To be fair, CNBC reported Tuesday that shares of Berkshire and J.P. Morgan were off slightly, while Amazon edged higher.
“The ballooning costs of health care act as a hungry tapeworm on the American economy,” Buffett said in a prepared statement. “We share the belief that putting our collective resources behind the country’s best talent can, in time, check the rise in health costs while concurrently enhancing patient satisfaction and outcomes.”
It isn’t a tapeworm — either real or metaphorical — that is making the health-care kingpins sweat. It’s the prospect of Buffett, Bezos and Dimon successfully shaving costs and improving outcomes for their employees and then taking what they learn into the entire U.S. market.
“The three of our companies have extraordinary resources, and our goal is to create solutions that benefit our U.S. employees, their families and, potentially, all Americans,” Dimon said.
The statement announcing the formation of the new company said that it would be “free from profit-making incentives and constraints.”
Something else surely caused alarm. The statement announcing the formation of the new company said that it would be “free from profit-making incentives and constraints.”
Health Care Reform Is Difficult
Perhaps now is a good time to consider a contrarian scenario. American health care is an untameable beast fed by countless competing agendas. It will never be reformed, and costs will always rise. And it’s not like mega-companies such as United Health, Humana and CVS are small potatoes. They aren’t accustomed to losing money or market share.

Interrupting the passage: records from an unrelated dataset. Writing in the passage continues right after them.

What follows belongs to an exercise in optimizing a design on an open flow for small area and a short achievable clock period; a production flow would make more cautious choices. Where RTL was checked, it was by simulation tests only, not by an equivalence proof against the original.

==> flow/design.v <==
`timescale 1ns / 1ps
module IPD_core
	(
		input wire [18:0] yk, rk,
		input wire [18:0] yp,       
		input wire [18:0] ik1,
		output wire [18:0] n_ik1,
		output wire [19:0] n_a
    );
localparam [18:0] MAX = 19'h3FFFF;
localparam [18:0] MIN = 19'h40000;
function [18:0] clamp20(input [19:0] s);
	clamp20 = (s[19] != s[18]) ? (s[19] ? MIN : MAX) : s[18:0];
endfunction
function [39:0] csa(input [19:0] a, input [19:0] b, input [19:0] c);
	csa = {((a & b) | (a & c) | (b & c)) << 1, a ^ b ^ c};
endfunction
wire ypmin = (yp == MIN);
wire ymin = (yk == MIN);
wire [19:0] t0 = {yk[18], yk} - {yp[18], yp};
wire [19:0] t = {t0[19] ^ ypmin, t0[18:0]};
wire signed [19:0] ts = t;
wire d_min = ts >= 20'sd3496;       
wire d_max = ts <= -20'sd3496;      
wire dsat = d_min | d_max;
wire d_wrap = (ts >= 20'sd1748) | (ts <= -20'sd1748);
wire [39:0] l1 = csa(~(t << 7), ~(t << 4), ~(t << 3));
wire [39:0] l2 = csa(l1[19:0], {l1[39:21], 1'b1}, {t[18:0], 1'b1});
wire [19:0] ds = d_min ? 20'hC0000 : d_max ? 20'h3FFFF : l2[19:0];
wire [19:0] dc = dsat ? 20'd0 : {l2[39:21], 1'b1};
wire signed [18:0] ys = yk;
wire p_min = ys >= 19'sd29128;      
wire p_max = ys <= -19'sd29128;     
wire psat = p_min | p_max;
wire p_wrap = (ys >= 19'sd14564) | (ys <= -19'sd14564);
wire [19:0] yw = {yk[18], yk};
wire [19:0] p18 = (yw << 4) + (yw << 1);
wire [19:0] pm1 = p_min ? 20'hBFFFF : p_max ? 20'hBFFFE : ~p18;
wire [39:0] l3 = csa(ds, dc, pm1);
wire [19:0] v = l3[19:0] + {l3[39:21], 1'b1};
wire par_a = (dsat ? 1'b0 : d_wrap) ^ (psat ? p_max : p_wrap);
wire [19:0] a = {v[19] ^ par_a, v[18:0]};    
wire [19:0] e0 = {rk[18], rk} - {yk[18], yk};
wire [19:0] e = {e0[19] ^ ymin, e0[18:0]};
wire signed [19:0] es = e;
wire m_max = es >= 20'sd74899;
wire m_min = es <= -20'sd74899;
wire msat = m_max | m_min;
wire m_wrap = (es >= 20'sd37450) | (es <= -20'sd37450);
wire [39:0] lq = csa(e << 3, ~e, {ik1[18], ik1});
wire [19:0] q = lq[19:0] + {lq[39:21], 1'b1};
wire [18:0] ik_w = clamp20({q[19] ^ m_wrap, q[18:0]});
wire [18:0] ik1_dec = {1'b0, ik1[17:0]} + 19'h7FFFF;
wire [18:0] ik_max = ik1[18] ? ik1_dec : MAX;
wire [18:0] ik_min = ik1[18] ? MIN : {1'b1, ik1[17:0]};
wire [18:0] ik = m_max ? ik_max : m_min ? ik_min : ik_w;
assign n_ik1 = ik;
assign n_a = a;
endmodule
module IPD_out
	(
		input wire [19:0] a1,      
		input wire [18:0] ik1,
		output wire [18:0] pidk
    );
localparam [18:0] MAX = 19'h3FFFF;
localparam [18:0] MIN = 19'h40000;
wire [18:0] a = (a1[19] != a1[18]) ? (a1[19] ? MIN : MAX) : a1[18:0];
wire [19:0] sum = {a[18], a} + {ik1[18], ik1};
assign pidk = (sum[19] != sum[18]) ? {sum[19], {18{~sum[19]}}} : sum[18:0];
endmodule
module I_PD #(parameter size=19)
	(
		input wire clk, rst, EN,
		input wire signed [size-1:0] yk, rk,
		output wire signed [size-1:0] pidk
    );
reg [18:0] yp, ik1;
reg [19:0] a1;
wire [18:0] n_ik1;
wire [19:0] n_a;
IPD_core core (.yk(yk), .rk(rk), .yp(yp), .ik1(ik1),
	.n_ik1(n_ik1), .n_a(n_a));
IPD_out out (.a1(a1), .ik1(ik1), .pidk(pidk));
always @(posedge clk or posedge rst)
begin
	if (rst) begin
		yp <= 19'd0;
		ik1 <= 19'd0;
		a1 <= 20'd0;
	end
	else if (EN) begin
		yp <= yk;
		ik1 <= n_ik1;
		a1 <= n_a;
	end
end
endmodule
export LEC_CHECK = 0
export CAP_MARGIN = 20
export CORE_MARGIN = 2
export CORE_UTILIZATION = 40
export PLACE_DENSITY = 0.6
export SLEW_MARGIN = 20
create_clock -name core_clock -period 20.0 [get_ports {clk}]
standard.sh (not shown) runs the stock make flow with config.mk's settings and CLKGATE_MAP_FILE= SYNTH_SCRIPT=/design/flow/synth_recipe.tcl, a recipe that flattens the netlist after the stock synthesis.
==> flow/flow/run.sh <==
#!/bin/bash
# Standard ORFS layout, except that the port buffers are buf_2 cells
# instead of the delay cells buffer_ports picks by default.
set -euo pipefail
export BUFFER_PORTS_ARGS="-buffer_cell sky130_fd_sc_hd__buf_2"
bash standard.sh finish > standard_flow.log 2>&1
Next try:
--- a/flow/design.v
+++ b/flow/design.v
@@ -34,7 +34,6 @@
 wire psat = p_min | p_max;
 wire p_wrap = (ys >= 19'sd14564) | (ys <= -19'sd14564);
-wire [19:0] yw = {yk[18], yk};
-wire [19:0] p18 = (yw << 4) + (yw << 1);
-wire [19:0] pm1 = p_min ? 20'hBFFFF : p_max ? 20'hBFFFE : ~p18;
+wire [19:0] yc = psat ? 20'h20000 : {yk[18], yk};
+wire [19:0] pm1 = ~(yc << 4) + ~(yc << 1) + {19'd0, ~p_max};
 wire [39:0] l3 = csa(ds, dc, pm1);
 wire [19:0] v = l3[19:0] + {l3[39:21], 1'b1};
=> Wire length grows slightly; core utilization barely changes; die area went up slightly; maximum frequency increases by a few percent; via count came out higher by a few percent; cell count is higher by a few percent; count of clock-buffer cells in the layout rose by 1; final area rose slightly; worst setup slack gains 0.42 ns; worst hold slack loses 0.0048 ns; synthesized cell count came out higher by a few percent.
Only the layout flow was run in the first run of this note; the RTL was not checked for function there.

* * *

## the reference run
Another version of the RTL of I_PD (not shown whole).
Size: about 1400 cells after synthesis, roughly 57 flip-flops, about 60 I/O pins.
==> module IPD_core, before the edit <==
module IPD_core
	(
		input wire [18:0] yk, rk,
		input wire [18:0] yp,       
		input wire [18:0] ik1,
		output wire [18:0] n_ik1, n_a
    );
localparam [18:0] MAX = 19'h3FFFF;
localparam [18:0] MIN = 19'h40000;
function [18:0] clamp20(input [19:0] s);
	clamp20 = (s[19] != s[18]) ? (s[19] ? MIN : MAX) : s[18:0];
endfunction
function [39:0] csa(input [19:0] a, input [19:0] b, input [19:0] c);
	csa = {((a & b) | (a & c) | (b & c)) << 1, a ^ b ^ c};
endfunction
wire ypmin = (yp == MIN);
wire ymin = (yk == MIN);
wire [19:0] t0 = {yk[18], yk} - {yp[18], yp};
wire [19:0] t = {t0[19] ^ ypmin, t0[18:0]};
wire signed [19:0] ts = t;
wire d_min = ts >= 20'sd3496;       
wire d_max = ts <= -20'sd3496;      
wire dsat = d_min | d_max;
wire d_wrap = (ts >= 20'sd1748) | (ts <= -20'sd1748);
wire [39:0] l1 = csa(~(t << 7), ~(t << 4), ~(t << 3));
wire [39:0] l2 = csa(l1[19:0], {l1[39:21], 1'b1}, {t[18:0], 1'b1});
wire [19:0] ds = d_min ? 20'hC0000 : d_max ? 20'h3FFFF : l2[19:0];
wire [19:0] dc = dsat ? 20'd0 : {l2[39:21], 1'b1};
wire signed [18:0] ys = yk;
wire p_min = ys >= 19'sd29128;      
wire p_max = ys <= -19'sd29128;     
wire psat = p_min | p_max;
wire p_wrap = (ys >= 19'sd14564) | (ys <= -19'sd14564);
wire [19:0] yc = psat ? 20'h20000 : {yk[18], yk};
wire [19:0] m18 = (yc << 4) + (yc << 1);
wire [39:0] l3 = csa(ds, dc, ~m18);
wire [19:0] v = l3[19:0] + {l3[39:21], ~p_max};
wire par_a = (dsat ? 1'b0 : d_wrap) ^ (psat ? p_max : p_wrap);
wire [18:0] a = clamp20({v[19] ^ par_a, v[18:0]});
wire [19:0] e0 = {rk[18], rk} - {yk[18], yk};
wire [19:0] e = {e0[19] ^ ymin, e0[18:0]};
wire signed [19:0] es = e;
wire m_max = es >= 20'sd74899;
wire m_min = es <= -20'sd74899;
wire msat = m_max | m_min;
wire m_wrap = (es >= 20'sd37450) | (es <= -20'sd37450);
wire [19:0] ec = msat ? 20'h40000 : e;
wire [39:0] lq = csa(ec << 3, ~ec, {ik1[18], ik1});
wire [19:0] q = lq[19:0] + {lq[39:21], ~m_max};
wire par_q = msat ? m_max : m_wrap;
wire [18:0] ik = clamp20({q[19] ^ par_q, q[18:0]});
assign n_ik1 = ik;
assign n_a = a;
endmodule
==> module IPD_out, before the edit <==
module IPD_out
	(
		input wire [18:0] a1, ik1,
		output wire [18:0] pidk
    );
wire [19:0] sum = {a1[18], a1} + {ik1[18], ik1};
assign pidk = (sum[19] != sum[18]) ? {sum[19], {18{~sum[19]}}} : sum[18:0];
endmodule
==> module I_PD, before the edit <==
module I_PD #(parameter size=19)
	(
		input wire clk, rst, EN,
		input wire signed [size-1:0] yk, rk,
		output wire signed [size-1:0] pidk
    );
reg [18:0] yp, ik1, a1;
wire [18:0] n_ik1, n_a;
IPD_core core (.yk(yk), .rk(rk), .yp(yp), .ik1(ik1),
	.n_ik1(n_ik1), .n_a(n_a));
IPD_out out (.a1(a1), .ik1(ik1), .pidk(pidk));
always @(posedge clk or posedge rst)
begin
	if (rst) begin
		yp <= 19'd0;
		ik1 <= 19'd0;
		a1 <= 19'd0;
	end
	else if (EN) begin
		yp <= yk;
		ik1 <= n_ik1;
		a1 <= n_a;
	end
end
endmodule
==> flow/config.mk <==
export PLATFORM = sky130hd
export DESIGN_NAME = I_PD
export DESIGN_NICKNAME = I_PD
export VERILOG_FILES = /design/flow/design.v
export SDC_FILE = /design/flow/constraint.sdc
export NUM_CORES = 4
export LEC_CHECK = 0
export CAP_MARGIN = 20
export CORE_MARGIN = 2
export CORE_UTILIZATION = 40
export PLACE_DENSITY = 0.6
export SLEW_MARGIN = 20
==> flow/constraint.sdc <==
create_clock -name core_clock -period 20.0 [get_ports {clk}]
set_input_delay 4.0000 -clock core_clock [delete_from_list [all_inputs] [get_ports {clk}]]
set_output_delay 4.0000 -clock core_clock [all_outputs]
set_load 0.01 [all_outputs]
run.sh (not shown) runs the stock make flow with config.mk's settings and CLKGATE_MAP_FILE= SYNTH_SCRIPT=/design/flow/synth_recipe.tcl, a recipe that flattens the netlist after the stock synthesis.
Stock flow here: none of the scripts above is used.
In summary, the reference run completed successfully, with a layout that passed the timing, design-rule and antenna checks.
Inputs modified between the reference run and the trial run:
--- a/flow/design.v
+++ b/flow/design.v
@@ -1,13 +1,14 @@
 `timescale 1ns / 1ps
 module IPD_core
 	(
 		input wire [18:0] yk, rk,
 		input wire [18:0] yp,       
 		input wire [18:0] ik1,
-		output wire [18:0] n_ik1, n_a
+		output wire [18:0] n_ik1,
+		output wire [19:0] n_a
     );
 localparam [18:0] MAX = 19'h3FFFF;
 localparam [18:0] MIN = 19'h40000;
 function [18:0] clamp20(input [19:0] s);
 	clamp20 = (s[19] != s[18]) ? (s[19] ? MIN : MAX) : s[18:0];
 endfunction
@@ -30,17 +31,17 @@
 wire signed [18:0] ys = yk;
 wire p_min = ys >= 19'sd29128;      
 wire p_max = ys <= -19'sd29128;     
 wire psat = p_min | p_max;
 wire p_wrap = (ys >= 19'sd14564) | (ys <= -19'sd14564);
 wire [19:0] yc = psat ? 20'h20000 : {yk[18], yk};
-wire [19:0] m18 = (yc << 4) + (yc << 1);
-wire [39:0] l3 = csa(ds, dc, ~m18);
-wire [19:0] v = l3[19:0] + {l3[39:21], ~p_max};
+wire [39:0] l3 = csa(ds, dc, ~(yc << 4));
+wire [39:0] l4 = csa(l3[19:0], {l3[39:21], 1'b1}, ~(yc << 1));
+wire [19:0] v = l4[19:0] + {l4[39:21], ~p_max};
 wire par_a = (dsat ? 1'b0 : d_wrap) ^ (psat ? p_max : p_wrap);
-wire [18:0] a = clamp20({v[19] ^ par_a, v[18:0]});
+wire [19:0] a = {v[19] ^ par_a, v[18:0]};    
 wire [19:0] e0 = {rk[18], rk} - {yk[18], yk};
 wire [19:0] e = {e0[19] ^ ymin, e0[18:0]};
 wire signed [19:0] es = e;
 wire m_max = es >= 20'sd74899;
 wire m_min = es <= -20'sd74899;
 wire msat = m_max | m_min;
@@ -52,35 +53,41 @@
 wire [18:0] ik = clamp20({q[19] ^ par_q, q[18:0]});
 assign n_ik1 = ik;
 assign n_a = a;
 endmodule
 module IPD_out
 	(
-		input wire [18:0] a1, ik1,
+		input wire [19:0] a1,      
+		input wire [18:0] ik1,
 		output wire [18:0] pidk
     );
-wire [19:0] sum = {a1[18], a1} + {ik1[18], ik1};
+localparam [18:0] MAX = 19'h3FFFF;
+localparam [18:0] MIN = 19'h40000;
+wire [18:0] a = (a1[19] != a1[18]) ? (a1[19] ? MIN : MAX) : a1[18:0];
+wire [19:0] sum = {a[18], a} + {ik1[18], ik1};
 assign pidk = (sum[19] != sum[18]) ? {sum[19], {18{~sum[19]}}} : sum[18:0];
 endmodule
 module I_PD #(parameter size=19)
 	(
 		input wire clk, rst, EN,
 		input wire signed [size-1:0] yk, rk,
 		output wire signed [size-1:0] pidk
     );
-reg [18:0] yp, ik1, a1;
-wire [18:0] n_ik1, n_a;
+reg [18:0] yp, ik1;
+reg [19:0] a1;
+wire [18:0] n_ik1;
+wire [19:0] n_a;
 IPD_core core (.yk(yk), .rk(rk), .yp(yp), .ik1(ik1),
 	.n_ik1(n_ik1), .n_a(n_a));
 IPD_out out (.a1(a1), .ik1(ik1), .pidk(pidk));
 always @(posedge clk or posedge rst)
 begin
 	if (rst) begin
 		yp <= 19'd0;
 		ik1 <= 19'd0;
-		a1 <= 19'd0;
+		a1 <= 20'd0;
 	end
 	else if (EN) begin
 		yp <= yk;
 		ik1 <= n_ik1;
 		a1 <= n_a;
 	end
### Flow results
Looking at non-clock buffer count across the reference run and the trial run, the one that comes out higher is the reference run.
The trial run vs. the reference run: routing usage on met2 went down by 2.0 points.
Diff the reference run..the trial run | clock edge transition at the registers on the reported setup and hold paths | negligible
From the reference run to the trial run the numbers moved as follows: number of standard cells in the layout, taps in and fillers out now sits higher; share of the synthesized netlist area taken by xor and xnor gates now sits lower.
Per the comparison of the trial run with the reference run, core utilization saw an increase; area after synthesis went up by about 2.6%; final setup slack of the worst path went up.
Going from the reference run to the trial run, wire length shrank by 3.2%; final worst-path cycle share saw a decrease.
Sequential cell count of the final layout came out higher on the trial run than on the reference run.
In the trial run, number of fill cells in the layout is higher than in the reference run.
Only the layout flow was run in the reference run; the RTL was not checked for function there.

According to this scenario, there is nothing here really to look at. Other than the fact that several hundred thousand folks working at Bezos’ Amazon, Buffett’s Berkshire Hathaway, and JPMorgan Chase (where Dimon is the CEO) might get good health-care insurance at lower rates.
Bezos acknowledged the challenge ahead, saying, “The health care system is complex, and we enter into this challenge open-eyed about the degree of difficulty. Hard as it might be, reducing health care’s burden on the economy while improving outcomes for employees and their families would be worth the effort.”
What This Big Three Bring to the Table
The GEICO gecko
The names Bezos, Buffett and Dimon are synonymous with success and wealth, as are their companies.
But they also bring an interesting synergy to the health-care table.
Amazon is the master of innovation, distribution and cost-cutting.
JP Morgan Chase obviously knows regulatory issues, money and banking.
And Berkshire Hathaway?
That auto insurer whose ads feature a gecko? Yes, Buffett’s company owns GEICO.
Good luck, gentlemen.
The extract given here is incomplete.